Another California company, Gateway is currently thinking bigger than Orion Span. Named after Wernher von Braun - an aerospace engineer who worked both for Nazi Germany (which had him arrested and imprisoned) and NASA - the space station will hold far more than six people. If it is built to its intended blueprint, it will be able to host 450 guests at any one time. Timothy Alatorre, one of the architects on the project, has explained that it will be the largest man-made structure in space, with facilities including a gym as well as bedrooms. Unlike Aurora, it will also have its own artificial gravity - at roughly a sixth of the strength of that on Earth. This will be generated by spinning the station around its own core (hence the "Rotating" part of its name) - a pragmatic compromise. “We could easily create Earth gravity on the station by spinning it faster - but you wouldn't be very comfortable," Alatorre told Reuters this week. “The problem is that you can only spin so fast before you start feeling sick.”

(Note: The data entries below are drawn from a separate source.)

==> src/rtl/serial_pattern_gen.sv <==
// Serial pattern transmitter: sends a latched PAT_W-bit pattern MSB first,
// repeated R times with GAP_CYCLES idle-level bits between frames.
module serial_pattern_gen #(
  parameter int unsigned PAT_W      = 3,
  parameter int unsigned REP_W      = 4,
  parameter int unsigned GAP_CYCLES = 2,
  parameter logic        IDLE_BIT   = 1'b1
) (
  input  logic             clk,
  input  logic             rst_n,
  input  logic             start,
  input  logic [PAT_W-1:0] pattern,
  input  logic [REP_W-1:0] repeat_cnt,
  output logic             out,
  output logic             out_valid,
  output logic             frame_start,
  output logic             busy,
  output logic             done
);

  localparam int unsigned IDX_W = (PAT_W > 1) ? $clog2(PAT_W) : 1;
  localparam int unsigned GAP_W = (GAP_CYCLES > 0) ? $clog2(GAP_CYCLES + 1) : 1;
  localparam logic [IDX_W-1:0] LAST_IDX = IDX_W'(PAT_W - 1);

  typedef enum logic [1:0] {
    S_IDLE  = 2'd0,
    S_SHIFT = 2'd1,
    S_GAP   = 2'd2,
    S_DONE  = 2'd3
  } state_e;

  state_e             state_q, state_d;
  logic [PAT_W-1:0]   pat_q, pat_d;
  logic [IDX_W-1:0]   bit_idx_q, bit_idx_d;
  logic [REP_W-1:0]   reps_q, reps_d;
  logic [GAP_W-1:0]   gap_q, gap_d;
  logic               out_q, out_d;
  logic               out_valid_q, out_valid_d;
  logic               frame_start_q, frame_start_d;
  logic               busy_q, busy_d;
  logic               done_q, done_d;
  logic               launch_c;

  // State and datapath register
  always_ff @(posedge clk) begin
    if (!rst_n) begin
      state_q       <= S_IDLE;
      pat_q         <= '0;
      bit_idx_q     <= '0;
      reps_q        <= '0;
      gap_q         <= '0;
      out_q         <= IDLE_BIT;
      out_valid_q   <= 1'b0;
      frame_start_q <= 1'b0;
      busy_q        <= 1'b0;
      done_q        <= 1'b0;
    end else begin
      state_q       <= state_d;
      pat_q         <= pat_d;
      bit_idx_q     <= bit_idx_d;
      reps_q        <= reps_d;
      gap_q         <= gap_d;
      out_q         <= out_d;
      out_valid_q   <= out_valid_d;
      frame_start_q <= frame_start_d;
      busy_q        <= busy_d;
      done_q        <= done_d;
    end
  end

  // Next state and counters; launch_c marks the edge that begins a frame
  always_comb begin
    state_d   = state_q;
    pat_d     = pat_q;
    bit_idx_d = bit_idx_q;
    reps_d    = reps_q;
    gap_d     = gap_q;
    launch_c  = 1'b0;
    unique case (state_q)
      S_IDLE: begin
        if (start) begin
          pat_d     = pattern;
          reps_d    = (repeat_cnt == '0) ? REP_W'(1) : repeat_cnt;
          bit_idx_d = LAST_IDX;
          launch_c  = 1'b1;
          state_d   = S_SHIFT;
        end
      end
      S_SHIFT: begin
        if (bit_idx_q != '0) begin
          bit_idx_d = bit_idx_q - IDX_W'(1);
        end else if (reps_q > REP_W'(1)) begin
          reps_d = reps_q - REP_W'(1);
          if (GAP_CYCLES > 0) begin
            gap_d   = GAP_W'(GAP_CYCLES);
            state_d = S_GAP;
          end else begin
            bit_idx_d = LAST_IDX;
            launch_c  = 1'b1;
          end
        end else begin
          state_d = S_DONE;
        end
      end
      S_GAP: begin
        if (gap_q <= GAP_W'(1)) begin
          gap_d     = '0;
          bit_idx_d = LAST_IDX;
          launch_c  = 1'b1;
          state_d   = S_SHIFT;
        end else begin
          gap_d = gap_q - GAP_W'(1);
        end
      end
      S_DONE: begin
        state_d = S_IDLE;
      end
      default: begin
        state_d = S_IDLE;
      end
    endcase
  end

  // Registered outputs follow the state being entered
  always_comb begin
    out_d         = IDLE_BIT;
    out_valid_d   = 1'b0;
    frame_start_d = launch_c;
    busy_d        = (state_d != S_IDLE);
    done_d        = (state_d == S_DONE);
    if (state_d == S_SHIFT) begin
      out_d       = pat_d[bit_idx_d];
      out_valid_d = 1'b1;
    end
  end

  assign out         = out_q;
  assign out_valid   = out_valid_q;
  assign frame_start = frame_start_q;
  assign busy        = busy_q;
  assign done        = done_q;

endmodule
==> config.mk <==
export PLATFORM = sky130hd
export DESIGN_NAME = serial_pattern_gen
export DESIGN_NICKNAME = d
export VERILOG_FILES = /design/src/rtl/serial_pattern_gen.sv
export SDC_FILE = /design/constraint.sdc
export NUM_CORES = 1
export LEC_CHECK = 0
export BUFFER_PORTS_ARGS = -buffer_cell sky130_fd_sc_hd__buf_2
export CORE_UTILIZATION = 55
export DETAILED_ROUTE_END_ITERATION = 8
export PLACE_DENSITY = 0.83
export RECOVER_POWER = 100
export REMOVE_ABC_BUFFERS = 1
export SETUP_SLACK_MARGIN = 0.3
export SLEW_MARGIN = 10
export SYNTH_ARGS = -nofsm -noshare
export SYNTH_HDL_FRONTEND = slang
export SYNTH_SLANG_ARGS = --single-unit
==> constraint.sdc <==
create_clock -name clk -period 4.2 [get_ports clk]
set_input_delay 0.21 -clock clk [delete_from_list [all_inputs] [get_ports clk]]
set_output_delay 0.21 -clock clk [all_outputs]
set_load 0.02 [all_outputs]
==> flow_metrics.env, run 1 <==
export IMPL_slew_headroom_pct=54.6
export IMPL_post_dp_cell_area_um2=945
export IMPL_min_period_ns=1.95
export IMPL_clkTransAtPathRegs_ns=0.09
export IMPL_drv_slew=0
export IMPL_top_level_ports=15
export IMPL_worst_pin_slew_ns=0.672
export IMPL_finalSetupTns_ns=0
export IMPL_synth_top_area_share_pct=41.1
export IMPL_hold_buffers=0
export IMPL_num_rows=14
export IMPL_fmax_mhz=513
export IMPL_synthCells=100
export IMPL_core_area_um2=1490
export IMPL_grt_antenna_before_repair=0
export IMPL_drt_total_wl_um=1600
export IMPL_leakage_nw=0.381
export IMPL_grt_max_degree=15
export IMPL_place_ws_ns=2.39
export IMPL_synth_area_um2=877
export IMPL_design_area_um2=958
export IMPL_ys_async_sr_fraction_pct=0
export IMPL_finalCritPeriodShare_pct=46.4
export IMPL_final_util_pct=64.4
export IMPL_cts_buffers=3
export IMPL_ir_worst_vdd_uv=320
export IMPL_final_layout_size_suffix_gt1_share_pct=14.2
export IMPL_synthFlopType="dfxtp_1"
export IMPL_critPathKind="flop to flop"
export IMPL_cts_root_buf="clkbuf_4"
export IMPL_setup_viol=0
export IMPL_avgSynthCellArea_um2=8.77
export IMPL_rsz0062_at_grt="false"
export IMPL_grt_overflow=0
export IMPL_critical_path_arrival_ns=2.17
export IMPL_antenna_cells=0
export IMPL_synth_warnings=0
export IMPL_status="complete, no violations"
export IMPL_drc=0
export IMPL_drtPass1Iterations=4
export IMPL_hold_viol=0
export IMPL_via_per_inst=5.71
export IMPL_postCtsSetupRepairBufs=0
export IMPL_hpwlAfterDp_um=1200
export IMPL_final_common_cell="dfxtp_1"
export IMPL_crit_fanout=8
export IMPL_antenna_left=0
export IMPL_nFillCells=128
export IMPL_cpMaxStageDelayCell="dfxtp_1"
export IMPL_mostFrequentLayoutCells="dfxtp_1 (18), nor2_1 (9), buf_2 (9), nand2_1 (6), o21ai_0 (6)"
export IMPL_start_kind="flop"
export IMPL_whs_ns=0.202
export IMPL_ys_ff_latch=18
export IMPL_drv_cap=0
export IMPL_clk_path_buf_depth=2
export IMPL_path_cells="inv_1, ha_1, nor2_1, o311ai_0, a21o_1, or3_1, a31oi_1"
export IMPL_die_h_um=41.9
export IMPL_yosysSeqAreaShare_pct=41.1
export IMPL_cp_top_family="compound AO/OA/AOI/OAI gates"
export IMPL_skew_ns=0.00215
export IMPL_grt_pass1_vias=654
export IMPL_worstPathRequired_ns=4.42
export IMPL_hp_class="input pin to flop"
export IMPL_wl_per_cell_um=12.4
export IMPL_track_usage_pct=20.5
export IMPL_insertion_delay_ns=0.29
export IMPL_drt_initial_drc_count=22
export IMPL_critPathMaxStageDelay_ns=0.41
export IMPL_final_net_count=127
export IMPL_htreeDepth=1
export IMPL_start_util_pct=58.9
export IMPL_die_area_um2=1760
export IMPL_cp_buffers_inverters=1
export IMPL_synth_area_leader_cell="dfxtp_1"
export IMPL_setup_ws_ns=2.25
export IMPL_p_per_area_nw_per_um2=638
export IMPL_synth_area_leaders="dfxtp_1 (41%), mux2i_1 (4.6%), and2_1 (3.6%)"
export IMPL_area_growth_pct=9.27
export IMPL_cts_resized=0
export IMPL_clock_sinks=18
export IMPL_num_vias=737
export IMPL_end_kind="flop"
export IMPL_die_w_um=41.9
export IMPL_synth_cell_types=35
export IMPL_numPortBuffers=14
export IMPL_grt_pass1_wl_um=2800
export IMPL_synth_edff_count=0
export IMPL_gp_congestion=0.803
export IMPL_cts_tree="yes"
-- kinds of logic (layout without fill, tap and decap cells) --
logic type / Yosys count / after routing / synth area share (%)
muxes: 6 / 6 / 7.13
AOI/OAI and AO/OA: 26 / 26 / 19.8
buffers and inverters: 9 / 22 / 4.71
adders and majority gates: 2 / 2 / 2.85
and+or+nand+nor: 39 / 39 / 24.4
DFF: 18 / 18 / 41.1
-- layer usage --
layer | track usage (%) | vias to the layer above | wire length [um]
met5 | 0 | - | 0
met4 | 7.74 | 0 | 26
met3 | 2.61 | 4 | 59
met2 | 34.4 | 18 | 783
met1 | 26.8 | 342 | 733
li1 | - | 373 | -
-- power by group --
part           switching [W]  total [W]  internal (W)
registers          0.0000522   0.000273      0.000221
logic               0.000144   0.000256      0.000113
clock network      0.0000486  0.0000819     0.0000333
-- worst min-delay path: stages --
cell     delay, ns
buf_2         0.07
mux2i_1       0.07
nor2b_1       0.10
-- synthesized netlist by cell type (2+ instances only) --
cell type	number
mux2_2	2
a21oi_1	3
nand2_1	6
nor3_1	3
clkbuf_1	2
a21o_1	2
and2_1	5
o21ai_0	6
mux2i_1	4
nand2b_1	5
ha_1	2
nor2b_1	5
buf_4	2
inv_1	5
dfxtp_1	18
o211ai_1	2
a21boi_1	2
nor2_1	8
a31oi_1	2
-- area by class of cell --
cell class	count	area (um^2)	area share, %
Timing Repair Buffer	14	63.8	6.66
Tap cell	16	20.0	2.09
Clock buffer	3	22.5	2.35
Multi-Input combinational cell	73	473	49.3
Inverter	5	18.8	1.96
Sequential cell	18	360	37.6
-- state kept, by name, summed over array words and instances, names as in the netlist --
name,flops
state_q,2
bit_idx_q,2
out_valid,1
busy,1
gap_q,2
pat_q,3
reps_q,4
frame_start,1
done,1
out,1
-- path summary, 6_finish.rpt --
path	start	to	slack [ns]	depth (start not counted)
worst min register to register	reps_q[1]$_SDFFE_PN0P_	reps_q[1]$_SDFFE_PN0P_	0.50	2
worst max register to register	reps_q[0]$_SDFFE_PN0P_	reps_q[0]$_SDFFE_PN0P_	2.25	7
worst min-delay path	pattern[1]	pat_q[1]$_SDFF_PN0_	0.20	3
worst max-delay path	reps_q[0]$_SDFFE_PN0P_	reps_q[0]$_SDFFE_PN0P_	2.25	7
-- stage by stage --
step                      instances  power [W]
final                           129   0.000611
after CTS                       129   0.000622
after global routing            129   0.000657
after detailed placement        126   0.000539
after global placement          126   0.000525
after floorplan                  96   0.000467
No activity file was read; power rests on OpenSTA's default activity.
==> run 2: changes to the inputs <==
- CORE_UTILIZATION: 55 -> 53
- PLACE_DENSITY: 0.83 -> 0.81
- clock period: 4.2 -> 1.9 ns (I/O delays scaled with it)
==> run 2 against run 1 <==
Against the previous run:
- cell area grew 15%
- total power grew to 2.7 times the previous value
- via count grew 6.5%
- worst setup slack worse by 2.0 ns
- highest routed layer unchanged
==> flow_metrics.env, run 2 (synthesized netlist as in run 1, its figures left out) <==
export IMPL_drv_cap=0
export IMPL_clkTransAtPathRegs_ns=0.11
export IMPL_start_util_pct=57.6
export IMPL_design_area_um2=1100
export IMPL_start_kind="flop"
export IMPL_p_per_area_nw_per_um2=1500
export IMPL_setup_ws_ns=0.221
export IMPL_finalSetupTns_ns=0
export IMPL_wl_per_cell_um=13.8
export IMPL_core_area_um2=1520
export IMPL_drc=0
export IMPL_cts_tree="yes"
export IMPL_grt_antenna_before_repair=0
export IMPL_htreeDepth=1
export IMPL_num_vias=785
export IMPL_die_w_um=42.7
export IMPL_grt_pass1_wl_um=3150
export IMPL_numPortBuffers=14
export IMPL_antenna_left=0
export IMPL_finalCritPeriodShare_pct=88.3
export IMPL_largest_register_ffs=4
export IMPL_gp_congestion=0.784
export IMPL_worstPathRequired_ns=2.12
export IMPL_grt_overflow=0
export IMPL_ir_worst_vdd_uv=820
export IMPL_layout_cells_non_filler=138
export IMPL_nFillCells=115
export IMPL_leakage_nw=0.434
export IMPL_mostFrequentLayoutCells="dfxtp_1 (16), buf_2 (9), nor2_1 (8), clkbuf_1 (6)"
export IMPL_reg_top3="reps_q (4), pat_q (3)"
export IMPL_place_inst=126
export IMPL_num_rows=14
export IMPL_place_ws_ns=0.128
export IMPL_final_net_count=135
export IMPL_setup_viol=0
export IMPL_die_h_um=42.7
export IMPL_hp_class="input pin to flop"
export IMPL_slew_headroom_pct=70.9
export IMPL_critical_path_arrival_ns=1.89
export IMPL_post_dp_cell_area_um2=945
export IMPL_crit_fanout=5
export IMPL_top_level_ports=15
export IMPL_cts_root_buf="clkbuf_4"
export IMPL_end_kind="flop"
export IMPL_fmax_mhz=596
export IMPL_antenna_cells=0
export IMPL_rsz0062_at_grt="true"
export IMPL_min_period_ns=1.68
export IMPL_status="complete, no violations"
export IMPL_grt_max_degree=15
export IMPL_skew_ns=0.00141
export IMPL_grt_pass1_vias=703
export IMPL_via_per_inst=5.69
export IMPL_hold_viol=0
export IMPL_critPathKind="flop to flop"
export IMPL_track_usage_pct=22.8
export IMPL_drv_slew=0
export IMPL_ff2ff_setup_slack_ns=0.22
export IMPL_final_common_cell="dfxtp_1"
export IMPL_hpwlAfterDp_um=1150
export IMPL_cts_buffers=3
export IMPL_drt_total_wl_um=1910
export IMPL_area_growth_pct=25.2
export IMPL_total_power_w=0.00165
export IMPL_clk_path_buf_depth=2
export IMPL_drt_initial_drc_count=24
export IMPL_final_layout_size_suffix_gt1_share_pct=28.7
export IMPL_clock_sinks=18
export IMPL_insertion_delay_ns=0.29
export IMPL_drtPass1Iterations=4
export IMPL_worst_pin_slew_ns=0.436
export IMPL_die_area_um2=1820
export IMPL_regMostFlops="reps_q"
==> run 2: changes by cell type in the layout (fill, tap and decap cells not counted), sizes merged <==
cell | before | now
clkbuf | 8 | 11
buf | 9 | 15
==> run 2: worst paths after layout <==
| kind | start | to | cells past startpoint |
|---|---|---|---|
| hold / removal | pattern[2] | pat_q[2]$_SDFF_PN0_ | 3 |
| setup reg to reg | reps_q[1]$_SDFFE_PN0P_ | reps_q[0]$_SDFFE_PN0P_ | 9 |
| setup / recovery | reps_q[1]$_SDFFE_PN0P_ | reps_q[0]$_SDFFE_PN0P_ | 9 |
| hold reg to reg | pat_q[1]$_SDFF_PN0_ | pat_q[1]$_SDFF_PN0_ | 2 |
==> run 2: metrics by stage <==
stage | hold slack [ns] | util, %
floorplan | 0.217 | -
global placement | 0.377 | 62.0
detailed placement | 0.386 | 62.0
CTS | 0.0823 | 71.9
global route | 0.105 | 72.1
finish | 0.0818 | 72.1
==> run 2: area by class of cell <==
type | instances | area [um^2] | area share, %
Multi-Input combinational cell | 73 | 532 | 48.4
Inverter | 5 | 21.3 | 1.94
Clock buffer | 4 | 36.3 | 3.30
Tap cell | 16 | 20.0 | 1.82
Timing Repair Buffer | 22 | 124 | 11.3
Sequential cell | 18 | 365 | 33.3
==> run 2: worst max-delay path, cell delays in order (launching register included) <==
cell and delay (ns):
dfxtp_1 0.35, inv_4 0.08, ha_4 0.15, nor2_4 0.04
o311ai_4 0.26, a21o_1 0.24, clkbuf_1 0.17, buf_6 0.12
nand2_1 0.05, a31oi_1 0.13
==> run 2: what timing repair did <==
action                                  in CTS  in global routing
pin swaps                                    5                  6
endpoints found under the setup margin       4                  9
setup buffers                                8                  0
resized for setup                           15                  9
cloned                                       0                  0
hold buffers                                 0                  0
==> run 2: per-layer routing <==
| metal | vias up | GRT usage, % | wire (um) |
|---|---|---|---|
| li1 | 386 | - | - |
| met1 | 359 | 30.2 | 853 |
| met2 | 34 | 37.6 | 944 |
| met3 | 6 | 3.83 | 92 |
| met4 | 0 | 7.50 | 17 |
| met5 | - | 0 | 0 |
==> run 2: report_power, final <==
part	internal, W	switching (W)	total (W)
clock	0.000117	0.000122	0.000239
sequential	0.000494	0.000134	0.000628
combinational	0.000382	0.000402	0.000784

No price has yet been mentioned for a stay on the VBRSS, but it seems implausible that it will be much cheaper than the $US10million price-tag attached to a near-fortnight on Aurora. And herein lies the catch. Even if both launches go ahead in their stated time-frames - and even if companies such as SpaceX and Virgin Galactic can provide air-lift upwards - space tourism will be the preserve of the exceedingly super-rich until far into the future. A summer break in Greece will still have appeal in 2030.

Of course, there have been starry-eyed schemes before. Go back more than half a century - not just to the moon landings, but to the restless post-war optimism of the Fifties - and you find the remarkable tale of the Lunar Hilton, the 100-room retreat that the hotelier Barron Hilton wanted to construct on Earth's only satellite. It would have had a piano bar and an observation deck - and there were semi-serious discussions about building it more than a decade before Armstrong and Aldrin touched down. Work on it is, as yet - you may have noticed - unstarted. Will the last weeks of 2069 find us all floating about in our spacesuits, and at a reasonable price - or will we still be wondering if Aurora Station will ever launch? The future, as ever, is up in the air.